5.2 Basic regression results and analysis
Table 4 reports the regression results for central environmental protection inspection and enterprise financialization. This paper uses model (Eq. 1) to examine the influence of central environmental supervision on the financialization behavior of heavy polluting enterprises. The results in Column (1) did not include any control variables, and the regression results for central environmental protection inspection with respect to enterprise financialization were investigated separately. For Column (2), multiple control variables were added, but the fixed effects of time, industry, and region were not controlled. For Column (3), all control variables were added. The results showed that the estimated coefficients of Post × Treat were −0.0088, −0.0146, and −0.0145, respectively, which were significantly negative at a statistical level of at least 5%, which meant that, compared with the situation for non-heavily polluting enterprises, central environmental protection inspection significantly reduced the level of financialization of heavily polluting enterprises, assuming that H1 was true.

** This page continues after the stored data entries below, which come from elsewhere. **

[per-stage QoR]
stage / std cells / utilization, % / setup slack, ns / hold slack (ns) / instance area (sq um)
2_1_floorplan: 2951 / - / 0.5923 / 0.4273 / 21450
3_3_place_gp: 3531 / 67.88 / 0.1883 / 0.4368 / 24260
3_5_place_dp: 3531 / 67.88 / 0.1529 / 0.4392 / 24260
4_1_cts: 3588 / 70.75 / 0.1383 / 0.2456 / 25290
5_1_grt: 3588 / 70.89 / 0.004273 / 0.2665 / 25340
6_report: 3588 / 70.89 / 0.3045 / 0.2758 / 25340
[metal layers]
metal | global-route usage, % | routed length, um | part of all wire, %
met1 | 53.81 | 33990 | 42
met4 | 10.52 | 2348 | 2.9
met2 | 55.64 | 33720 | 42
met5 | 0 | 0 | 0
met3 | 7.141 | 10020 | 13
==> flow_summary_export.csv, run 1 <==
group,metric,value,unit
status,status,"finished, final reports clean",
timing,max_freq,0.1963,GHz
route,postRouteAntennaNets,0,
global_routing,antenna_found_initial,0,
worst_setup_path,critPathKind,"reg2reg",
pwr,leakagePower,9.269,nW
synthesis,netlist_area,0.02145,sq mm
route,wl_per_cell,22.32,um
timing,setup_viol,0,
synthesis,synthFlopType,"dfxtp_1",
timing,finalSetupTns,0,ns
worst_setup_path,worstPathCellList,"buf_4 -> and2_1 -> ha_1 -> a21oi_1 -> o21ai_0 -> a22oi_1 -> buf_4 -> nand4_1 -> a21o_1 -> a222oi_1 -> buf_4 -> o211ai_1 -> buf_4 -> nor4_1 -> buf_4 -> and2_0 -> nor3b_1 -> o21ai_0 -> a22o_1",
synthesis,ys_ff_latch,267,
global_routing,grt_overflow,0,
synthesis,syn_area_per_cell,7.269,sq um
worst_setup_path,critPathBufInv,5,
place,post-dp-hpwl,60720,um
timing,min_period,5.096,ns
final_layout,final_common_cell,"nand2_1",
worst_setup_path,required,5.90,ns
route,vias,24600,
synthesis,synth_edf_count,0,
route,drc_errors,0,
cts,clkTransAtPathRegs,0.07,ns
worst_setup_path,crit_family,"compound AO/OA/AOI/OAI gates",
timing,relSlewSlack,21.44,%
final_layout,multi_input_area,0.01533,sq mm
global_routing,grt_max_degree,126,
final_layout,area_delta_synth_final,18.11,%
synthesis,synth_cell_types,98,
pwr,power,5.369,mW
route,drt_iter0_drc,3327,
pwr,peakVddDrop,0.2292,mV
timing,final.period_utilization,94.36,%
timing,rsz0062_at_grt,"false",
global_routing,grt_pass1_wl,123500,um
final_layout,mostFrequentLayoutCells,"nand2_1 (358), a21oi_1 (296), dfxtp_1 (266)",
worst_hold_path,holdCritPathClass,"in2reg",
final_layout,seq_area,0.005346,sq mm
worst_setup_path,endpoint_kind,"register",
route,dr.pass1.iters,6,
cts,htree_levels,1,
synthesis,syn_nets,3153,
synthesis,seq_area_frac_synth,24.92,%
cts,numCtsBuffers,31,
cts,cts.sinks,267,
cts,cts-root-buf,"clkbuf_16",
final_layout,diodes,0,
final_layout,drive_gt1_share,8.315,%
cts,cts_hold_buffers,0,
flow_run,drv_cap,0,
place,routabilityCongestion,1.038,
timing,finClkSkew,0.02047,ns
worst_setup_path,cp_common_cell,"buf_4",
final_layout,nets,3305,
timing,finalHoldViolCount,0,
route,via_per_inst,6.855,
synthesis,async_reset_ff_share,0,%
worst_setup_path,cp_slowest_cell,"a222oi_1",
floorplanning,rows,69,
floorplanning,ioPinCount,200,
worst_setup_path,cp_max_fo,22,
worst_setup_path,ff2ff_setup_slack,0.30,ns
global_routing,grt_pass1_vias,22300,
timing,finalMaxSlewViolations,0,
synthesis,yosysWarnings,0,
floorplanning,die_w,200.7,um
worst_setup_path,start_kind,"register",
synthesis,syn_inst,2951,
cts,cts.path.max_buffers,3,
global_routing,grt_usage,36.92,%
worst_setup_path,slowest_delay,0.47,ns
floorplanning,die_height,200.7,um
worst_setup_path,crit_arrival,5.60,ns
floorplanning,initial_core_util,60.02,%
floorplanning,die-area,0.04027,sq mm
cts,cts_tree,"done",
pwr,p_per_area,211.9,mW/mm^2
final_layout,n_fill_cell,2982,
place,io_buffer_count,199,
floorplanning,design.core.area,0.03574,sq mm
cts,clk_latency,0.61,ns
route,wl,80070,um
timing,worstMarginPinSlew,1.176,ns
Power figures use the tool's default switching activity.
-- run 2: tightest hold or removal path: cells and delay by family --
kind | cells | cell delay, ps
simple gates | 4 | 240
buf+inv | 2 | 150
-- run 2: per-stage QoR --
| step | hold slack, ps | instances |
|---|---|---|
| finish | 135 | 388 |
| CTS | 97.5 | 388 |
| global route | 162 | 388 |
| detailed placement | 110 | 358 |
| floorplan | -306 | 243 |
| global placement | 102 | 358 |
--- src/rtl/rc_pkg.sv ---
// Shared redundancy-controller package.
//   RC_WORD_WIDTH : default data width for indices, kernel width and distances
//   RC_MAX_REQ    : largest requester count rr_pick can arbitrate
//   dca_state_t   : distance-calculation arbiter FSM states
//   rr_pick       : round-robin winner search, reusable by other arbiters
package rc_pkg;

    localparam int unsigned RC_WORD_WIDTH = 8;
    localparam int unsigned RC_MAX_REQ    = 32;

    typedef enum logic [1:0] {
        DCA_IDLE,
        DCA_DIV,
        DCA_RESP
    } dca_state_t;

    // Returns the first set bit of req scanning upward from last+1, modulo n.
    // Result is meaningless when req has no set bit among the low n bits; callers gate on |req.
    function automatic logic [4:0] rr_pick(input logic [RC_MAX_REQ-1:0] req,
                                           input logic [4:0]            last,
                                           input int unsigned           n);
        logic [4:0]  pick;
        logic        found;
        int unsigned idx;
        pick  = '0;
        found = 1'b0;
        for (int unsigned i = 1; i <= RC_MAX_REQ; i++) begin
            idx = (32'(last) + i) % n;
            if (!found && (i <= n) && req[idx[4:0]]) begin
                pick  = idx[4:0];
                found = 1'b1;
            end
        end
        return pick;
    endfunction

endpackage
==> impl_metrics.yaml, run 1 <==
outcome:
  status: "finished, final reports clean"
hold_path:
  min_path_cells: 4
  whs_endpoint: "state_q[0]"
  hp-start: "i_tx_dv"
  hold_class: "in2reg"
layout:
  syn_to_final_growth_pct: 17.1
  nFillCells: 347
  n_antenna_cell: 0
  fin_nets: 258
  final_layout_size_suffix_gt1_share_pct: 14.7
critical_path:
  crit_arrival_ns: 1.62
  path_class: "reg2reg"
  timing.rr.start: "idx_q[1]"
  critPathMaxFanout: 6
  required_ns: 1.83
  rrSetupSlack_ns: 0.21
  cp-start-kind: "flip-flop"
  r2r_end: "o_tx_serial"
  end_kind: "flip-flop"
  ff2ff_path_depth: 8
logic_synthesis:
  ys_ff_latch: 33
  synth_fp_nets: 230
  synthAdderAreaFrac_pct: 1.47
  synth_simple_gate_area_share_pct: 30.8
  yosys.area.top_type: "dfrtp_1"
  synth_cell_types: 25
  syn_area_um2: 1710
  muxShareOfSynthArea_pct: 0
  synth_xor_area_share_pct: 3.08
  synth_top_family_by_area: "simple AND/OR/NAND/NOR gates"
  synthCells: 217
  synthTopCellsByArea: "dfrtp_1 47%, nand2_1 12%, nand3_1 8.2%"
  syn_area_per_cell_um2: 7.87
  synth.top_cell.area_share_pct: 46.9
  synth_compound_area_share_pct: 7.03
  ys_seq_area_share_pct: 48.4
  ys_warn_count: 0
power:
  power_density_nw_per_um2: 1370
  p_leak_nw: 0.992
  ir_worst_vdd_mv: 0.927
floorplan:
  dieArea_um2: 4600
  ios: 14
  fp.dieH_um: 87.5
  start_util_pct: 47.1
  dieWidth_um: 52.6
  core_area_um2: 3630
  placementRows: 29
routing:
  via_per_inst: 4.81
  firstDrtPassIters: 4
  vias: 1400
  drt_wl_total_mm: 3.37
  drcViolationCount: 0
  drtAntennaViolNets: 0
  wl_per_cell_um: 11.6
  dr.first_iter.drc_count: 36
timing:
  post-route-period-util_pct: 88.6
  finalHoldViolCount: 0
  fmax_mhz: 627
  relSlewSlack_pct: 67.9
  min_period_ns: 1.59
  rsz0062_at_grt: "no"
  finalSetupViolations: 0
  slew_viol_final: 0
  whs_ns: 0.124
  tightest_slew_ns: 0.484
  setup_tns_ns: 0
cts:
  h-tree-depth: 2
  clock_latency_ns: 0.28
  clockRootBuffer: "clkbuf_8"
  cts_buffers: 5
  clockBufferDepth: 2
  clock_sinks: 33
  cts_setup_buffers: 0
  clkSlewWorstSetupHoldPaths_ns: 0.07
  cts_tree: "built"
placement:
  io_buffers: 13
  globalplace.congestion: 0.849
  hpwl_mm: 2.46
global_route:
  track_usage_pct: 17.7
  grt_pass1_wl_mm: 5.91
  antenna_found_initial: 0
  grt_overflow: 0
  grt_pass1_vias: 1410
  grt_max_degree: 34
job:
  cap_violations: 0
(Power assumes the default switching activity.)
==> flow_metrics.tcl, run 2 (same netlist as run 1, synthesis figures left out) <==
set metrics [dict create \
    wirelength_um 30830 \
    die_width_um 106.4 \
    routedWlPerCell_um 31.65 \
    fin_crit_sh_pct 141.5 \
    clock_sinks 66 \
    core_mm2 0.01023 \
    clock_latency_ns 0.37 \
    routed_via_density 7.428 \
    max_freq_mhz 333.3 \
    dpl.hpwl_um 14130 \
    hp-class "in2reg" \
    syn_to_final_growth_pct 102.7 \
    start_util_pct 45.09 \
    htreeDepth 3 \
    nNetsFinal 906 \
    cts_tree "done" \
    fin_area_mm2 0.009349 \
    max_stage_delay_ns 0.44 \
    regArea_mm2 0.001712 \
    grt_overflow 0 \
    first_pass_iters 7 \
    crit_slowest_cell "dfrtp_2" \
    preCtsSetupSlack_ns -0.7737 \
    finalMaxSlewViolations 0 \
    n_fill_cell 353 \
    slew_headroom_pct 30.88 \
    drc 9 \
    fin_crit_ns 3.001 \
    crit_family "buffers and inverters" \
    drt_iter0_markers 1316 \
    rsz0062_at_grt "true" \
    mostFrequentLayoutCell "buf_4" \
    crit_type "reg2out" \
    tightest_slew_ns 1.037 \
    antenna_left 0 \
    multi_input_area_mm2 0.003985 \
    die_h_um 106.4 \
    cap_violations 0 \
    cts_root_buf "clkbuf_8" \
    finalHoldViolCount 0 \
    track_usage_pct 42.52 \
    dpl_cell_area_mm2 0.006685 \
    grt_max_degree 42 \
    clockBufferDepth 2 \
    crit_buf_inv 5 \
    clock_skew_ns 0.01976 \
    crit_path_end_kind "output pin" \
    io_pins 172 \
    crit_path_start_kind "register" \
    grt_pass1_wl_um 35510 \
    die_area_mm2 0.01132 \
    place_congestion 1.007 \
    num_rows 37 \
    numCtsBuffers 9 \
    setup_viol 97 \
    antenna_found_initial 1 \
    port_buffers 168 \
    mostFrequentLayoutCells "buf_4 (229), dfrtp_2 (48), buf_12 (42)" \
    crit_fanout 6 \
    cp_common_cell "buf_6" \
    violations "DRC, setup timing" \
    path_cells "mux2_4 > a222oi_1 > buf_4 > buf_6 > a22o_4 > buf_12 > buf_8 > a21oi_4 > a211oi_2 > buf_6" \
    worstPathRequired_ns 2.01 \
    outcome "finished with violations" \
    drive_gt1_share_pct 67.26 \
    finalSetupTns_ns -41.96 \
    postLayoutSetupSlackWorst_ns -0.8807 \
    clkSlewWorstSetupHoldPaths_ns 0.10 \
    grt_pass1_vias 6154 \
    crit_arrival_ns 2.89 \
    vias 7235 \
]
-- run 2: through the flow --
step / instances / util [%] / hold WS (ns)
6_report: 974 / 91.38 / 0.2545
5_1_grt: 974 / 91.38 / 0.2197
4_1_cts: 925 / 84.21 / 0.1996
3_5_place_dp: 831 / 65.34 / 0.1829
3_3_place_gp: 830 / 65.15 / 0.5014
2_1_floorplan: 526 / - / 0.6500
File: src/rtl/key_input_conditioner_pkg.sv
// rtl/key_input_conditioner_pkg.sv - shared key indices, digit limit and debounce state encoding
//
// Purpose: constants and helpers shared by key_debounce and key_input_conditioner.
// Contents:
//   KEY_UP..KEY_SETUP  bit positions of each button in key_raw / key_level
//   DIGIT_MAX          largest decimal digit presented on A
//   db_state_t         per-key debounce FSM state encoding
//   digit_step()       wrapping up/down step of the decimal digit
package key_input_conditioner_pkg;

  localparam int KEY_UP      = 0;
  localparam int KEY_DOWN    = 1;
  localparam int KEY_CONFIRM = 2;
  localparam int KEY_SURE    = 3;
  localparam int KEY_FIRE    = 4;
  localparam int KEY_READY   = 5;
  localparam int KEY_WAIT    = 6;
  localparam int KEY_SETUP   = 7;

  localparam logic [3:0] DIGIT_MAX = 4'd9;

  typedef enum logic [1:0] {
    IDLE_LOW  = 2'b00,
    CHK_HIGH  = 2'b01,
    IDLE_HIGH = 2'b10,
    CHK_LOW   = 2'b11
  } db_state_t;

  // Opposing steps in the same cycle cancel; out-of-range values snap back into 0..9.
  function automatic logic [3:0] digit_step(input logic [3:0] a, input logic up, input logic dn);
    logic [3:0] r;
    r = a;
    if (up && !dn) begin
      r = (a >= DIGIT_MAX) ? 4'd0 : a + 4'd1;
    end else if (dn && !up) begin
      r = (a == 4'd0 || a > DIGIT_MAX) ? DIGIT_MAX : a - 4'd1;
    end
    return r;
  endfunction

endpackage

File: src/rtl/key_input_conditioner_debounce.sv
// rtl/key_input_conditioner_debounce.sv - per-key synchroniser, debounce FSM and rising-edge pulse
//
// Purpose: turns one asynchronous button level into a debounced level and a
// one-cycle pulse on each debounced press.
// Ports:
//   clk, rst   clock and synchronous active-high reset
//   key_raw    raw asynchronous button level
//   level      debounced level
//   rise       combinational rising edge of level (one cycle ahead of pulse)
//   pulse      registered one-cycle press pulse
module key_debounce
  import key_input_conditioner_pkg::*;
#(
  parameter logic [19:0] DB_CNT_MAX = 20'd1_000_000
) (
  input  logic clk,
  input  logic rst,
  input  logic key_raw,
  output logic level,
  output logic rise,
  output logic pulse
);

  logic        sync1;
  logic        s;
  logic        level_q;
  logic [19:0] cnt;
  logic        expire;
  db_state_t   state;

  assign expire = (cnt == DB_CNT_MAX - 20'd1);
  assign level  = (state == IDLE_HIGH) || (state == CHK_LOW);
  assign rise   = level & ~level_q;

  always_ff @(posedge clk) begin
    if (rst) begin
      sync1   <= 1'b0;
      s       <= 1'b0;
      level_q <= 1'b0;
      pulse   <= 1'b0;
      cnt     <= '0;
      state   <= IDLE_LOW;
    end else begin
      sync1   <= key_raw;
      s       <= sync1;
      level_q <= level;
      pulse   <= rise;
      // The counter counts consecutive cycles of s disagreeing with level;
      // IDLE states also accept on the first mismatch when DB_CNT_MAX is 1.
      case (state)
        IDLE_LOW: begin
          if (s) begin
            if (expire) begin
              state <= IDLE_HIGH;
              cnt   <= '0;
            end else begin
              state <= CHK_HIGH;
              cnt   <= cnt + 20'd1;
            end
          end
        end
        CHK_HIGH: begin
          if (!s) begin
            state <= IDLE_LOW;
            cnt   <= '0;
          end else if (expire) begin
            state <= IDLE_HIGH;
            cnt   <= '0;
          end else begin
            cnt <= cnt + 20'd1;
          end
        end
        IDLE_HIGH: begin
          if (!s) begin
            if (expire) begin
              state <= IDLE_LOW;
              cnt   <= '0;
            end else begin
              state <= CHK_LOW;
              cnt   <= cnt + 20'd1;
            end
          end
        end
        CHK_LOW: begin
          if (s) begin
            state <= IDLE_HIGH;
            cnt   <= '0;
          end else if (expire) begin
            state <= IDLE_LOW;
            cnt   <= '0;
          end else begin
            cnt <= cnt + 20'd1;
          end
        end
        default: begin
          state <= IDLE_LOW;
          cnt   <= '0;
        end
      endcase
    end
  end

endmodule

File: src/rtl/key_input_conditioner.sv
// rtl/key_input_conditioner.sv - debounced push-button front end producing command pulses and digit A
//
// Purpose: debounces eight buttons, emits one-cycle command pulses and keeps
// the decimal digit under entry. Optional auto-repeat of up/down while held is
// enabled by defining KEY_AUTOREPEAT_EN.
// Ports:
//   clk, rst                                   clock, synchronous active-high reset
//   key_raw[7:0]                               raw buttons (up, down, confirm, sure, fire, ready, wait_t, setup)
//   A[3:0]                                     current digit 0..9
//   confirm, sure, fire, ready, wait_t, setup  one-cycle command pulses
//   key_level[7:0]                             debounced levels
module key_input_conditioner
  import key_input_conditioner_pkg::*;
#(
  parameter logic [19:0] DB_CNT_MAX = 20'd1_000_000
`ifdef KEY_AUTOREPEAT_EN
  ,
  parameter logic [25:0] REP_DELAY  = 26'd25_000_000,
  parameter logic [25:0] REP_PERIOD = 26'd5_000_000
`endif
) (
  input  logic       clk,
  input  logic       rst,
  input  logic [7:0] key_raw,
  output logic [3:0] A,
  output logic       confirm,
  output logic       sure,
  output logic       fire,
  output logic       ready,
  output logic       wait_t,
  output logic       setup,
  output logic [7:0] key_level
);

  localparam logic [7:0] CLR_MASK = (8'd1 << KEY_WAIT) | (8'd1 << KEY_SETUP);

  logic [7:0] level;
  logic [7:0] rise;
  logic [7:0] pulse;
  logic       up_step;
  logic       dn_step;
  logic       clr;

  for (genvar g = 0; g < 8; g++) begin : g_key
    key_debounce #(
      .DB_CNT_MAX(DB_CNT_MAX)
    ) u_debounce (
      .clk    (clk),
      .rst    (rst),
      .key_raw(key_raw[g]),
      .level  (level[g]),
      .rise   (rise[g]),
      .pulse  (pulse[g])
    );
  end

`ifdef KEY_AUTOREPEAT_EN
  logic [25:0] hold_cnt;
  logic        rep_step;
  logic        rep_up;
  logic        up_q;
  logic        dn_q;
  logic        excl;
  logic        swap;

  assign excl = level[KEY_UP] ^ level[KEY_DOWN];
  // Both levels flipping while still exclusive means a direct up<->down swap:
  // restart the hold as a fresh press of the other key.
  assign swap = (level[KEY_UP] != up_q) && (level[KEY_DOWN] != dn_q);

  always_ff @(posedge clk) begin
    if (rst) begin
      hold_cnt <= '0;
      rep_step <= 1'b0;
      rep_up   <= 1'b0;
      up_q     <= 1'b0;
      dn_q     <= 1'b0;
    end else begin
      up_q   <= level[KEY_UP];
      dn_q   <= level[KEY_DOWN];
      rep_up <= level[KEY_UP];
      if (!excl) begin
        hold_cnt <= '0;
        rep_step <= 1'b0;
      end else if (swap) begin
        hold_cnt <= 26'd1;
        rep_step <= 1'b0;
      end else if (hold_cnt == REP_DELAY) begin
        // Reload so the next match is exactly REP_PERIOD cycles away.
        hold_cnt <= REP_DELAY - REP_PERIOD + 26'd1;
        rep_step <= 1'b1;
      end else begin
        hold_cnt <= hold_cnt + 26'd1;
        rep_step <= 1'b0;
      end
    end
  end

  assign up_step = pulse[KEY_UP]   | (rep_step & rep_up);
  assign dn_step = pulse[KEY_DOWN] | (rep_step & ~rep_up);
`else
  assign up_step = pulse[KEY_UP];
  assign dn_step = pulse[KEY_DOWN];
`endif

  // Clearing on the rise makes A read 0 in the same cycle as the wait_t/setup
  // pulse; clearing again on the pulse discards any step landing in that cycle.
  assign clr = (|(rise & CLR_MASK)) | (|(pulse & CLR_MASK));

  always_ff @(posedge clk) begin
    if (rst) begin
      A <= 4'd0;
    end else if (clr) begin
      A <= 4'd0;
    end else begin
      A <= digit_step(A, up_step, dn_step);
    end
  end

  assign confirm   = pulse[KEY_CONFIRM];
  assign sure      = pulse[KEY_SURE];
  assign fire      = pulse[KEY_FIRE];
  assign ready     = pulse[KEY_READY];
  assign wait_t    = pulse[KEY_WAIT];
  assign setup     = pulse[KEY_SETUP];
  assign key_level = level;

endmodule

5.3 Endogeneity and robustness test
5.3.1 Parallel trend test
In order to ensure that the reduction in the level of financialization of heavily polluting enterprises was indeed a causal effect of the central environmental protection inspection policy, a parallel trend test was conducted. Table 5 shows the results of the parallel trend test. The coefficients of Pre_ 4 × Treat, Pre_ 3 × Treat, Pre_ 2 × Treat, and Pre_ 1 × Treat were not significant, which showed that before the implementation of central environmental protection inspection, there was no significant difference between the experimental group and the control group in terms of the impact on the level of financialization of enterprises, which was in line with an important premise of the double-difference parallel trend. The coefficients of Current × Treat and Post_1 × Treat were not significant, although the coefficients of Post_2 × Treat, Post_3 × Treat, Post_4 × Treat, and Post_5 × Treat were significantly negative at the level of at least 5%, indicating that after the implementation of central environmental protection inspection, the two groups of samples showed significant differences. This meant that, compared with the situation before the implementation of central environmental protection inspection, ecological accountability significantly inhibited the financialization of heavily polluting enterprises, thus further supporting Hypothesis 1.

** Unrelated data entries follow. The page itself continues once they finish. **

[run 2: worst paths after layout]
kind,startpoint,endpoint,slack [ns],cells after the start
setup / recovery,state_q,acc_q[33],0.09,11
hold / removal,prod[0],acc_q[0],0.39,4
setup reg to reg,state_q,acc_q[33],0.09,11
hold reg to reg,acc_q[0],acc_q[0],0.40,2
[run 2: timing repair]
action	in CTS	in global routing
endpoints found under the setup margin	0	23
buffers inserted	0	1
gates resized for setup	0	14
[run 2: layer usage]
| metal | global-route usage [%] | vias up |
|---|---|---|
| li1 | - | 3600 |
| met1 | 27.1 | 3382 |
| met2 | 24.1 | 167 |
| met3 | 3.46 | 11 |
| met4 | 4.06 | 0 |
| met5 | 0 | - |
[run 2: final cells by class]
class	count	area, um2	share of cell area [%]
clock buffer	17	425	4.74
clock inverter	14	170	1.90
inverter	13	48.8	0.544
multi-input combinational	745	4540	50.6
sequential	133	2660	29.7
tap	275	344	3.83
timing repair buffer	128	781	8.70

5.3.2 Propensity score matching
The propensity score matching method was used to control the systematic differences between the experimental group and the control group, and regression was performed again. First, the enterprise size, enterprise leverage, enterprise age, cash flow level, return on total assets, return on net assets, fixed asset intensity, equity concentration, proportion of independent directors, CEO duality, check-and-balance ownership structure, and size of the board of supervisors were selected as matching variables, and 1:1 no-return-sampling nearest neighbor matching was carried out to screen out effective samples for heavily polluting enterprises in the control group. Finally, Model (1) was used to test the matched samples again. Figures 1, 2 show the distribution of the kernel density before and after matching. After matching, the probability density distribution of the two groups of samples tended to be consistent, and the matching quality was good. Table 6 reports the regression results for the PSM samples. In Column (1), Post × Treat had a coefficient of −0.0110, which was significantly negative at the 5% level. In addition, the 1:2 and 1:4 nearest neighbor sampling methods were used to match. The results are shown in Columns (2) and (3) of Table 7, where the coefficients of Post × Treat were all significantly negative. This supports the research hypothesis of this study.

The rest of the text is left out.